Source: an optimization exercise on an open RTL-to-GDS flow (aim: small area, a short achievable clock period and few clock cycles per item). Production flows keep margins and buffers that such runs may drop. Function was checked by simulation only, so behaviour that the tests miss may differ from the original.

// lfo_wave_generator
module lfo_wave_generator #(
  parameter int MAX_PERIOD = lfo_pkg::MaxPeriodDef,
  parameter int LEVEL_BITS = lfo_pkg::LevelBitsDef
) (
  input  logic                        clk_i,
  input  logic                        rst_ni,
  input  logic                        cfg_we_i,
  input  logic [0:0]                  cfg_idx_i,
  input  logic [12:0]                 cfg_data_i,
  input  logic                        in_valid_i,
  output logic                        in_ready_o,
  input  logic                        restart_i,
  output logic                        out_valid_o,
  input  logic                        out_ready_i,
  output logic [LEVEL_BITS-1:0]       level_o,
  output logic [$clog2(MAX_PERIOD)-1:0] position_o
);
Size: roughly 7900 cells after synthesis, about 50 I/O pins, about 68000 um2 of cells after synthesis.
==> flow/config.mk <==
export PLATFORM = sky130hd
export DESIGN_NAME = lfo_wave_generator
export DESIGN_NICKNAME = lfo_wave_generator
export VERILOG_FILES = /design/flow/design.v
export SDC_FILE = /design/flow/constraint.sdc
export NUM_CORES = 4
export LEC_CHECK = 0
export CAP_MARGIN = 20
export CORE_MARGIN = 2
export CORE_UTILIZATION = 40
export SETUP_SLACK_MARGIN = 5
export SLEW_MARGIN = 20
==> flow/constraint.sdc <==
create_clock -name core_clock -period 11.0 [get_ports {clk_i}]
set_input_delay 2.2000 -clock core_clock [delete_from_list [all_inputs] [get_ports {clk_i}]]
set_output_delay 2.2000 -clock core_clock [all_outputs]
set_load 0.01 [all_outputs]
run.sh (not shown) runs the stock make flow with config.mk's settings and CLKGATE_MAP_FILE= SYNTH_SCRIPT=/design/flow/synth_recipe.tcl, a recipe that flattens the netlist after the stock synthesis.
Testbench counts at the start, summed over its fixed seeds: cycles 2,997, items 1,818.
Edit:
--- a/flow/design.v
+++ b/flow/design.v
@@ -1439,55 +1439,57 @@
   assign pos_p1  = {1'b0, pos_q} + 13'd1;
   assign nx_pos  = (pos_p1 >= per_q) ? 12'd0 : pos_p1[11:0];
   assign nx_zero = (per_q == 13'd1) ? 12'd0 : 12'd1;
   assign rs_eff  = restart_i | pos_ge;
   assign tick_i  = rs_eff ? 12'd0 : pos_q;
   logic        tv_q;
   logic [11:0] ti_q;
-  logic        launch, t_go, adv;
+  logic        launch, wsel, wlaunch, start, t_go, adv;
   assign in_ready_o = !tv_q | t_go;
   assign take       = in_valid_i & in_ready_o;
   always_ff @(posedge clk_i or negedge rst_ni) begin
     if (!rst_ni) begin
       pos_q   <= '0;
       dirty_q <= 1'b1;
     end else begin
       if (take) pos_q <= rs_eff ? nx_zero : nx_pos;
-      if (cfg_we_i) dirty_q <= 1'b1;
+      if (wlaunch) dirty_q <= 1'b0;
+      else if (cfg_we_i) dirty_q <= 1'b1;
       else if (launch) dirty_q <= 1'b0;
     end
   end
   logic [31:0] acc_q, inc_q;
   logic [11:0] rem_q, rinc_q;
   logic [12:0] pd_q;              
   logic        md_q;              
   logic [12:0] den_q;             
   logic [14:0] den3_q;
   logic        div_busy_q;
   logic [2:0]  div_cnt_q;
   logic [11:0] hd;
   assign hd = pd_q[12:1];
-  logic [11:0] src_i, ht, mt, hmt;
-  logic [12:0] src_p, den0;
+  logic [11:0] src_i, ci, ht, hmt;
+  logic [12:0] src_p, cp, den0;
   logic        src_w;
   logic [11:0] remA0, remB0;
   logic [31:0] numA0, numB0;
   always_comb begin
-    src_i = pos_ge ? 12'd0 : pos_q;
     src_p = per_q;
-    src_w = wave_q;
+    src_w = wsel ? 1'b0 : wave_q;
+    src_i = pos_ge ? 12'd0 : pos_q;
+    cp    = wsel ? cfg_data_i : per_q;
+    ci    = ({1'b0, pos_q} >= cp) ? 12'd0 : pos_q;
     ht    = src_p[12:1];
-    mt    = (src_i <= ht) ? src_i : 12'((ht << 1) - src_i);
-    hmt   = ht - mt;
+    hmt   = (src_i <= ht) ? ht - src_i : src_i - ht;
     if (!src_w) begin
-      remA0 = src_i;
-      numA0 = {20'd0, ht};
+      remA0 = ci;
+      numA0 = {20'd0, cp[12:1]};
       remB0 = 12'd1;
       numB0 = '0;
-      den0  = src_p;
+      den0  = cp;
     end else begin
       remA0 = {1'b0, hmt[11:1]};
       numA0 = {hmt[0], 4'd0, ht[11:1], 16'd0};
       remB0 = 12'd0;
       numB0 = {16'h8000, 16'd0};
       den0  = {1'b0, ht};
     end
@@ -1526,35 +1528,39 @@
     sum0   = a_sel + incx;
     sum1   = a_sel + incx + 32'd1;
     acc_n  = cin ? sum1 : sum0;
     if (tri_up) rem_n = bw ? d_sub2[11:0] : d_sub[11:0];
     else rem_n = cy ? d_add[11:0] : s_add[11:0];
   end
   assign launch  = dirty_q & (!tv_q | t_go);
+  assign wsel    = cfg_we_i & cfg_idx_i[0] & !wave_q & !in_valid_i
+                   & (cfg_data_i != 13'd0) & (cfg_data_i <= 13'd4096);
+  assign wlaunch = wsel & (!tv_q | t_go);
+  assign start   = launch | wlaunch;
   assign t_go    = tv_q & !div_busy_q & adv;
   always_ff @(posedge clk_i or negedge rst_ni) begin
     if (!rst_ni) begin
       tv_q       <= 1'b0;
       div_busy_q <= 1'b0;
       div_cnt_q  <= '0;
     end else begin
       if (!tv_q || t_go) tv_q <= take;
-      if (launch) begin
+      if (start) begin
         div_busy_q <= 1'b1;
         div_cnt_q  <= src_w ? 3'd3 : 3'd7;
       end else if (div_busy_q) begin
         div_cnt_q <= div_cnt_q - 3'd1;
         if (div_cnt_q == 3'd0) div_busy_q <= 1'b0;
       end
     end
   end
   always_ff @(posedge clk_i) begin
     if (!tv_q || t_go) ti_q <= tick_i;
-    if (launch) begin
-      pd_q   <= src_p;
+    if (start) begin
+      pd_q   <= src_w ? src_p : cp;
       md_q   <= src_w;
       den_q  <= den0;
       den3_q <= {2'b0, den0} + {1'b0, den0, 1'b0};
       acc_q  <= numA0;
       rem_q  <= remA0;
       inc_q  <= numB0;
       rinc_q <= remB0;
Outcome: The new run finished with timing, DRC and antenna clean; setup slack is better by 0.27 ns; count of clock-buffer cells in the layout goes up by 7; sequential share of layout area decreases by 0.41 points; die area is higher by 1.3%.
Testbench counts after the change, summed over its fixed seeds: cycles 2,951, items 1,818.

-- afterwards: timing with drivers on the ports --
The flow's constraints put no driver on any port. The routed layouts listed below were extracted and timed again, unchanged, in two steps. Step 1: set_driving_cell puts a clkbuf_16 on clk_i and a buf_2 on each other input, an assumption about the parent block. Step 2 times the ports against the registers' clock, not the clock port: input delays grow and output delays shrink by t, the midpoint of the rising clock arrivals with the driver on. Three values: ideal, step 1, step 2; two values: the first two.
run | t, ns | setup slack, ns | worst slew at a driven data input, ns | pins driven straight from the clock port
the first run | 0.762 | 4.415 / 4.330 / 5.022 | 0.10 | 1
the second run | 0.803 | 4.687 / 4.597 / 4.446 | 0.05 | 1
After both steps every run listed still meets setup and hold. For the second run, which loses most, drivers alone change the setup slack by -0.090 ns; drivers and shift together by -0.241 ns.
==
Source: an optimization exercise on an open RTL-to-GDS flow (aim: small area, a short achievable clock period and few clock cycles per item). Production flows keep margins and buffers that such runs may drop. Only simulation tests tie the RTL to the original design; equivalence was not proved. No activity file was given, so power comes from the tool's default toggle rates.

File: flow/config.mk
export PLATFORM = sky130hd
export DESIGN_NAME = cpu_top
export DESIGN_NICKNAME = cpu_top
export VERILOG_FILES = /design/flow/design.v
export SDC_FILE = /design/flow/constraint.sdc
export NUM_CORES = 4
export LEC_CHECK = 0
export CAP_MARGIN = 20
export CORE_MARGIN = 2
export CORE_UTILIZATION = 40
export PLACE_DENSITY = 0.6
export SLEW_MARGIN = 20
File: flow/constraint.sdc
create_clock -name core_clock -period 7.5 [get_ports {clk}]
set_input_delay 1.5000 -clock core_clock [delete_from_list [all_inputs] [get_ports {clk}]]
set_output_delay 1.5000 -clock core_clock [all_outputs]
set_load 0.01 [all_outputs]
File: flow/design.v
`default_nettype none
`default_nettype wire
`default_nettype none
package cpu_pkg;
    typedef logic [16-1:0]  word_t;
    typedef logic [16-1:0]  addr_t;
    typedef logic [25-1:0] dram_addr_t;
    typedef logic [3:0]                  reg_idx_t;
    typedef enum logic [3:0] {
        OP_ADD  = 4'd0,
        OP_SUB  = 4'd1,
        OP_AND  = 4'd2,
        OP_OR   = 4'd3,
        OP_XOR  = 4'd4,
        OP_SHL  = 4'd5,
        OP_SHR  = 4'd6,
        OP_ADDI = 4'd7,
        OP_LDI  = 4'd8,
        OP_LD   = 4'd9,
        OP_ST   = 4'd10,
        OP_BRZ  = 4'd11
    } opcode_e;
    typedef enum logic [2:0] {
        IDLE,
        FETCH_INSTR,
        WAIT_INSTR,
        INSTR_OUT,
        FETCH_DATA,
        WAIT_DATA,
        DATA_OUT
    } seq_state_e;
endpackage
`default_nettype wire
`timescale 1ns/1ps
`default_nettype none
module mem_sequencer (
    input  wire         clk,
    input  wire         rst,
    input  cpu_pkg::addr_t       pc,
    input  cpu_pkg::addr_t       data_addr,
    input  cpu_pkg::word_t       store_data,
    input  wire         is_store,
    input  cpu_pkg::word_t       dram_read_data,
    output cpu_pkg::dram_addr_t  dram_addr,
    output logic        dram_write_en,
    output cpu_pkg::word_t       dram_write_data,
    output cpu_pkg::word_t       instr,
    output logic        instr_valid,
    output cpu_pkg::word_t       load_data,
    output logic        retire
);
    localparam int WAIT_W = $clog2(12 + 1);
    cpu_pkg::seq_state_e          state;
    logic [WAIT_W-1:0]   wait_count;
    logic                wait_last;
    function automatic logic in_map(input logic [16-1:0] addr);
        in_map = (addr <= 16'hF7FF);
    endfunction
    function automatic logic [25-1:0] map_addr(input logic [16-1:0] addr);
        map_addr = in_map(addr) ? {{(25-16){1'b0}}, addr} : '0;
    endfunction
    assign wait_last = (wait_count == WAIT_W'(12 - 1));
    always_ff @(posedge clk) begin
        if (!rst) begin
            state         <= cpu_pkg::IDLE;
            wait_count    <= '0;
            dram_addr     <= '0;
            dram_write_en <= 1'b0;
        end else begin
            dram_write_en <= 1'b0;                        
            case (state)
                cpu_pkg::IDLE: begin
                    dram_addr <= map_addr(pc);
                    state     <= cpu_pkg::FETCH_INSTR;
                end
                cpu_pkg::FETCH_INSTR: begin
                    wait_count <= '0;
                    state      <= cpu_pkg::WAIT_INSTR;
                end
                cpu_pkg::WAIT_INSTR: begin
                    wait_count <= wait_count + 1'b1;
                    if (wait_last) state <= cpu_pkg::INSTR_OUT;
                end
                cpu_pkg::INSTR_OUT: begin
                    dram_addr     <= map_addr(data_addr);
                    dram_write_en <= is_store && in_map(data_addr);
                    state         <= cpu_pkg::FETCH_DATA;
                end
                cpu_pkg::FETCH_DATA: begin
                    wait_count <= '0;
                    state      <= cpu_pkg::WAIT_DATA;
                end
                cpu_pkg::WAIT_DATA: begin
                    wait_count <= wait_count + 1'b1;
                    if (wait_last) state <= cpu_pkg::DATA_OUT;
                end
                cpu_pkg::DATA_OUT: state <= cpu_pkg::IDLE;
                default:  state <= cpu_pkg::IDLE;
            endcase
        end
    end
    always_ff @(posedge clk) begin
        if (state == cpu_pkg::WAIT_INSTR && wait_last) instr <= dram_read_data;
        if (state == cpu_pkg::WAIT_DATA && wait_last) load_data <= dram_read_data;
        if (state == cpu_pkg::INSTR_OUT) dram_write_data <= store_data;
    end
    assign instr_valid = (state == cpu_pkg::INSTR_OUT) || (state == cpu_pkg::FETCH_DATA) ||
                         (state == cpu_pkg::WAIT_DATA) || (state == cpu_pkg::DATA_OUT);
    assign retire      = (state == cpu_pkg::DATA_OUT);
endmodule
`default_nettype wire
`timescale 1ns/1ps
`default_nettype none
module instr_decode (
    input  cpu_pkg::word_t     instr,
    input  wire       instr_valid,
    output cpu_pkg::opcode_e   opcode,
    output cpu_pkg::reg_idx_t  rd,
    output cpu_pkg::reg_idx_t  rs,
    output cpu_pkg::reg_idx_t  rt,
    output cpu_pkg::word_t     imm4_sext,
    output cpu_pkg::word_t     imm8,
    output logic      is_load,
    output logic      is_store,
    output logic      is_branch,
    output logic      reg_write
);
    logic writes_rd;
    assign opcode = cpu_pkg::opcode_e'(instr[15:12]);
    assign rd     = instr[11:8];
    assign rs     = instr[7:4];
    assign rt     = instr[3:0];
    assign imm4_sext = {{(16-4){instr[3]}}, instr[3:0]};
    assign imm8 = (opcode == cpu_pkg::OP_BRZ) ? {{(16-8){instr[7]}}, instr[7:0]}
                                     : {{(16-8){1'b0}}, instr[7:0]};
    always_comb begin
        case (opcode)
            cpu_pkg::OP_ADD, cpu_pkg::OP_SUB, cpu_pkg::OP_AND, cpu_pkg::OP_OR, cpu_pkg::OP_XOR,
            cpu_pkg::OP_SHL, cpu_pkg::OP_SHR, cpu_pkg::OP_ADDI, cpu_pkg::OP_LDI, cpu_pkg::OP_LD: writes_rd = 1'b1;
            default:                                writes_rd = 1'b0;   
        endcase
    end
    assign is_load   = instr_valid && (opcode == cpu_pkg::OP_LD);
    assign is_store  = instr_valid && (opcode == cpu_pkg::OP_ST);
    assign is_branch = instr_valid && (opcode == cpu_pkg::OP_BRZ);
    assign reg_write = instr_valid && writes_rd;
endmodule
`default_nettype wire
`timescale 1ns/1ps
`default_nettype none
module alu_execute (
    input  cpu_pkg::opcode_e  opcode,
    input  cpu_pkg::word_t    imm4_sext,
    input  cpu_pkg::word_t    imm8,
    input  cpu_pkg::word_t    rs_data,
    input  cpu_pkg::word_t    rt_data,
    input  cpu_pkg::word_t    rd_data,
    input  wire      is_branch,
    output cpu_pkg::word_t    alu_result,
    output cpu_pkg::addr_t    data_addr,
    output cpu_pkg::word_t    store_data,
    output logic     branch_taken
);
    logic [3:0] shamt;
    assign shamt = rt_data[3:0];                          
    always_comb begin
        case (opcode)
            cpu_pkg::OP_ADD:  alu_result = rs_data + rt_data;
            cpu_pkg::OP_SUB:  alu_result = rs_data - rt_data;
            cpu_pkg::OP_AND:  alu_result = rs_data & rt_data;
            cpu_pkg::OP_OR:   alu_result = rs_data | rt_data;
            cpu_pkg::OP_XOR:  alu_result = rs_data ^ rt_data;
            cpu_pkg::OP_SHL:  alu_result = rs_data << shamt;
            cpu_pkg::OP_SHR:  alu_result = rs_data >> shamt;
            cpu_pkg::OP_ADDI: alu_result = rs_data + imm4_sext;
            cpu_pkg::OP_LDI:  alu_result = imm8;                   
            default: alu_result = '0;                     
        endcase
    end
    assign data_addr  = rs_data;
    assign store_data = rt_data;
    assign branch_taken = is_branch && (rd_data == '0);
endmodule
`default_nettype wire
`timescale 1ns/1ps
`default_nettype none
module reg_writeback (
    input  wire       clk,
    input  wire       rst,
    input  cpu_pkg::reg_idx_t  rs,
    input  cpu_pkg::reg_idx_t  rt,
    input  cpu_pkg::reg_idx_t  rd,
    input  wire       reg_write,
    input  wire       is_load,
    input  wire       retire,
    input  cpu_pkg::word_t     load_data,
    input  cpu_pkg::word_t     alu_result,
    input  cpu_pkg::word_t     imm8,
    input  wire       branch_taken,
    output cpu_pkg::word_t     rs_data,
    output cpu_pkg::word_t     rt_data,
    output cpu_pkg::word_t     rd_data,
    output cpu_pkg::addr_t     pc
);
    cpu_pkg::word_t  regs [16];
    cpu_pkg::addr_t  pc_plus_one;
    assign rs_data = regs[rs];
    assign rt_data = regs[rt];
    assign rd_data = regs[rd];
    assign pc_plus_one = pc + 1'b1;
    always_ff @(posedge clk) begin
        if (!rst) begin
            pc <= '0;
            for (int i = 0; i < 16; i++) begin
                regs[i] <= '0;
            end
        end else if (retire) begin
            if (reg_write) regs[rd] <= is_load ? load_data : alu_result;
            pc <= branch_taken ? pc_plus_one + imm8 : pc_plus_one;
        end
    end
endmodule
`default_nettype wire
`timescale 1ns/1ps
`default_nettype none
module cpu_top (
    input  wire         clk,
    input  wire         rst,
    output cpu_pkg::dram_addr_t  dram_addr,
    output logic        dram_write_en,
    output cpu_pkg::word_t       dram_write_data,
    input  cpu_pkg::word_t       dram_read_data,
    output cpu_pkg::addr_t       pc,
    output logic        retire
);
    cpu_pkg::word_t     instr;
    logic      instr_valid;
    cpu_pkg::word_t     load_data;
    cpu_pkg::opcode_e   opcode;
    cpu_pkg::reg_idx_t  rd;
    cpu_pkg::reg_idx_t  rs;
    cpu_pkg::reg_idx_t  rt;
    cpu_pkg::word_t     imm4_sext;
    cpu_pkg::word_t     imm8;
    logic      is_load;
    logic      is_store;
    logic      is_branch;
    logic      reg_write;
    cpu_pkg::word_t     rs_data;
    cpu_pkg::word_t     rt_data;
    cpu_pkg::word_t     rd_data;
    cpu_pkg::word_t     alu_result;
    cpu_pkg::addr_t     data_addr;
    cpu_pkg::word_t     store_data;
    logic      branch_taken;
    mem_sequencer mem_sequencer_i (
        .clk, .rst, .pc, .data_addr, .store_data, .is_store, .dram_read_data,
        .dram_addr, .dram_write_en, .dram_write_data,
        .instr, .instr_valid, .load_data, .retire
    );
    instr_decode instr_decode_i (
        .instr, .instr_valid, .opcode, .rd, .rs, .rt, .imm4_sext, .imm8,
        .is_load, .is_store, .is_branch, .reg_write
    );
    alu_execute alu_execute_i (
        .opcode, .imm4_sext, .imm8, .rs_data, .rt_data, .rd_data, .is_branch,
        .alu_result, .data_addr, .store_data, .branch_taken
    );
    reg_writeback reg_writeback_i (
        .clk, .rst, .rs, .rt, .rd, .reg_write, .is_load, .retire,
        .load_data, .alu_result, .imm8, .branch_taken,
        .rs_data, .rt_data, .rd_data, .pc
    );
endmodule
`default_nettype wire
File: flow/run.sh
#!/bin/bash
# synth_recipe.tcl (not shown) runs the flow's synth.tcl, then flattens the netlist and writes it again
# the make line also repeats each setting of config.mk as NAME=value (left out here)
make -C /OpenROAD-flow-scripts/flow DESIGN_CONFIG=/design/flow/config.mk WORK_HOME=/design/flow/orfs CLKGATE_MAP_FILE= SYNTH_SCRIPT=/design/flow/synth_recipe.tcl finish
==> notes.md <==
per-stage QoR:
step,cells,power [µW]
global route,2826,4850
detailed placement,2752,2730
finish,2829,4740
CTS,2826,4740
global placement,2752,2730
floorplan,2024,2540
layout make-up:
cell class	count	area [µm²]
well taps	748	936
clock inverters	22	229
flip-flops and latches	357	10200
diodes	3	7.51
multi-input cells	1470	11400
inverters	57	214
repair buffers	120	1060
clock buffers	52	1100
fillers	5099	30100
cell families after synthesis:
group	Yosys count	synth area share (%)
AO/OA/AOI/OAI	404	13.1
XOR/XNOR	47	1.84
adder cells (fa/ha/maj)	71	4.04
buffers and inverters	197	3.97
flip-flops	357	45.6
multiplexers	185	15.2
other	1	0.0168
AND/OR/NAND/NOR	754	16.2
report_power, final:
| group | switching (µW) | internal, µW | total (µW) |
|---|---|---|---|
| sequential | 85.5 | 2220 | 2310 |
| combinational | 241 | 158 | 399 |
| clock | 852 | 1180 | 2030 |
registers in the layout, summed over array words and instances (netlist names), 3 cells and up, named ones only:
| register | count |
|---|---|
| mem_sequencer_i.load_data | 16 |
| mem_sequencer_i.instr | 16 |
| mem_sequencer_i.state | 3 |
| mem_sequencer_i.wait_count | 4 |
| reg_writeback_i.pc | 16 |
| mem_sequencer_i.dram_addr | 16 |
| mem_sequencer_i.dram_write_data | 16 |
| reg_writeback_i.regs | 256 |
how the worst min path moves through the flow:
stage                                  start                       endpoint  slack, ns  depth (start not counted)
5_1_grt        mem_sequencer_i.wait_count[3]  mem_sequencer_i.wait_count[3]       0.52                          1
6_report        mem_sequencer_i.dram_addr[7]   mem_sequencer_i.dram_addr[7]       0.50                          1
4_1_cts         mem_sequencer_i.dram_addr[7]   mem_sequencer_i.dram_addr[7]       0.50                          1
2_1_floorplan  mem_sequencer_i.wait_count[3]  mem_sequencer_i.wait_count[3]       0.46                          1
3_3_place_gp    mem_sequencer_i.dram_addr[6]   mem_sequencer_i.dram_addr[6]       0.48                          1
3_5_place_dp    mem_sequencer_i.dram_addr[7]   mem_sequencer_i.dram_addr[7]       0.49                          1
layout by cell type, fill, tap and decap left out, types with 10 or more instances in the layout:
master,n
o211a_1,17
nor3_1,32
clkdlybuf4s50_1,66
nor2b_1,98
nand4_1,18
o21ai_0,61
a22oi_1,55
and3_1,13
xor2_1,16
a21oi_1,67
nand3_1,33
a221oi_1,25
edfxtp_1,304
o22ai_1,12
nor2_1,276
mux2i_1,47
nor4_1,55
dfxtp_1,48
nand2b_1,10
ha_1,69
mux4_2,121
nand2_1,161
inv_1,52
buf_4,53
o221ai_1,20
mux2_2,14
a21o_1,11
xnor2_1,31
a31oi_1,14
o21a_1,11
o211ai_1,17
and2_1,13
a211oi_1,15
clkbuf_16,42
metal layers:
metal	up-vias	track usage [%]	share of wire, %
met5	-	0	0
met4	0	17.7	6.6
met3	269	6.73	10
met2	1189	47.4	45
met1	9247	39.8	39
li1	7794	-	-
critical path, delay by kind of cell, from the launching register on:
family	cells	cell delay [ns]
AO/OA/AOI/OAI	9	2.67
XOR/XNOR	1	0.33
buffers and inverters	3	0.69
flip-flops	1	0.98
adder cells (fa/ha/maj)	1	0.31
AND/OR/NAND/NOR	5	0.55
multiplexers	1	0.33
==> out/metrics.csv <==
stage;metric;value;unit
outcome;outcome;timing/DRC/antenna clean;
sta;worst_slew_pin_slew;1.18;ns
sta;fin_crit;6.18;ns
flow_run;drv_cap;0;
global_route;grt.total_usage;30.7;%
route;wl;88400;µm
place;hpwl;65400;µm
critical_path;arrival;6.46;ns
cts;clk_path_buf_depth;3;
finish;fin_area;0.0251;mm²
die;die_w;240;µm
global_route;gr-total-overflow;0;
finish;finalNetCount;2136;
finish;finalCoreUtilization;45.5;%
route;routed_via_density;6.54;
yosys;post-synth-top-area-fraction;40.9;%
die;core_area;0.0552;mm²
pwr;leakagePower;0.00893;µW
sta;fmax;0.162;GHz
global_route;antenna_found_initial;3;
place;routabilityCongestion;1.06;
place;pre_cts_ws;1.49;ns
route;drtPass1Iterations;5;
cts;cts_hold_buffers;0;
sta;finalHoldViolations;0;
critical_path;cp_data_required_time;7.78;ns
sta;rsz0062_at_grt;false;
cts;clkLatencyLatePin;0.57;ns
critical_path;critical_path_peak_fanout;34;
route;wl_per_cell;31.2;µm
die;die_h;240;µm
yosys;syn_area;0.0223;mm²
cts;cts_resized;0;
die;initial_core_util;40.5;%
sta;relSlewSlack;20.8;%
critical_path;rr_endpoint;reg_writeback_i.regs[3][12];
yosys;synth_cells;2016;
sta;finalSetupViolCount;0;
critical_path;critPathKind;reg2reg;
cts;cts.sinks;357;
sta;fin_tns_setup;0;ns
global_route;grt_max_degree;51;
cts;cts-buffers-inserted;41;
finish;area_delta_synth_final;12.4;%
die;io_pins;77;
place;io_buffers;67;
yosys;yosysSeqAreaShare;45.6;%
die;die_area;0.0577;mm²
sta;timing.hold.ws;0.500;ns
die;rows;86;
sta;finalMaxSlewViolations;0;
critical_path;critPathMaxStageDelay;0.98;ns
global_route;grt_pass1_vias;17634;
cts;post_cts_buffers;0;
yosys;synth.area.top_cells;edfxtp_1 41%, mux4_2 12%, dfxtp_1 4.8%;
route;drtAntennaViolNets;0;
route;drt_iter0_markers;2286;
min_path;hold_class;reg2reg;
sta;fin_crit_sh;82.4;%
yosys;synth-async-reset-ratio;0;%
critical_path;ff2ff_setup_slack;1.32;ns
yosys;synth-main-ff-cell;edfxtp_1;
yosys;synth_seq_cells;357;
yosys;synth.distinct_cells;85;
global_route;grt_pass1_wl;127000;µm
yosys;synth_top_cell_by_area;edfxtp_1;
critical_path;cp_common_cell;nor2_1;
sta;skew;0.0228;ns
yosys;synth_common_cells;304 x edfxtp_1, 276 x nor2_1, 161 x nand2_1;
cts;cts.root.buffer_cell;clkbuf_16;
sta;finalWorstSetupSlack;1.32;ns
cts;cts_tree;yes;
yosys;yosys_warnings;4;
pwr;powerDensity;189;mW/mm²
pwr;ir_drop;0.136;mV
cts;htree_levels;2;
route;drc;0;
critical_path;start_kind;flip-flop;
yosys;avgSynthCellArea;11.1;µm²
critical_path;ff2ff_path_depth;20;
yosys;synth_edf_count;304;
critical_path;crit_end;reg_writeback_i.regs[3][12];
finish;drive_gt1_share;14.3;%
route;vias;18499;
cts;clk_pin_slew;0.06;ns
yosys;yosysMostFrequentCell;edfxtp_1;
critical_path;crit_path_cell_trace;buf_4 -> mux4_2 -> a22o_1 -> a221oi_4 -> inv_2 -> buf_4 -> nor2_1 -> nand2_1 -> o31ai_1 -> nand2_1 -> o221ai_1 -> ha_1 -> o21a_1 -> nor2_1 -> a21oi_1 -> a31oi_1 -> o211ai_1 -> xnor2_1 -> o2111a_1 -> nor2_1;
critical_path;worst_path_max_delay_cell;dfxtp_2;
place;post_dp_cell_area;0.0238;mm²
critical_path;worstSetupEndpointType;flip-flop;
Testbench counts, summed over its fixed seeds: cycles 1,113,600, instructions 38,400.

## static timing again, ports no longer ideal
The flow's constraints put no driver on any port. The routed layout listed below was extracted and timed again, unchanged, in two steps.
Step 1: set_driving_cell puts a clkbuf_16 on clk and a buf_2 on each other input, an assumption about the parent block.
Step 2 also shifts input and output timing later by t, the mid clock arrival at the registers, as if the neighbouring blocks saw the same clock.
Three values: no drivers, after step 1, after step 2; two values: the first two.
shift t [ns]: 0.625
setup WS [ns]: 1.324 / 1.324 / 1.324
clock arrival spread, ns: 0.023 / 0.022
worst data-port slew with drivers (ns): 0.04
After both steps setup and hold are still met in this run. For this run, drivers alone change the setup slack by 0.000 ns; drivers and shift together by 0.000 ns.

Try it:
Pick each line holding the word "parent" out of the listing.

Answer box:
The flow's constraints put no driver on any port. The routed layouts listed below were extracted and timed again, unchanged, in two steps. Step 1: set_driving_cell puts a clkbuf_16 on clk_i and a buf_2 on each other input, an assumption about the parent block. Step 2 times the ports against the registers' clock, not the clock port: input delays grow and output delays shrink by t, the midpoint of the rising clock arrivals with the driver on. Three values: ideal, step 1, step 2; two values: the first two.
Step 1: set_driving_cell puts a clkbuf_16 on clk and a buf_2 on each other input, an assumption about the parent block.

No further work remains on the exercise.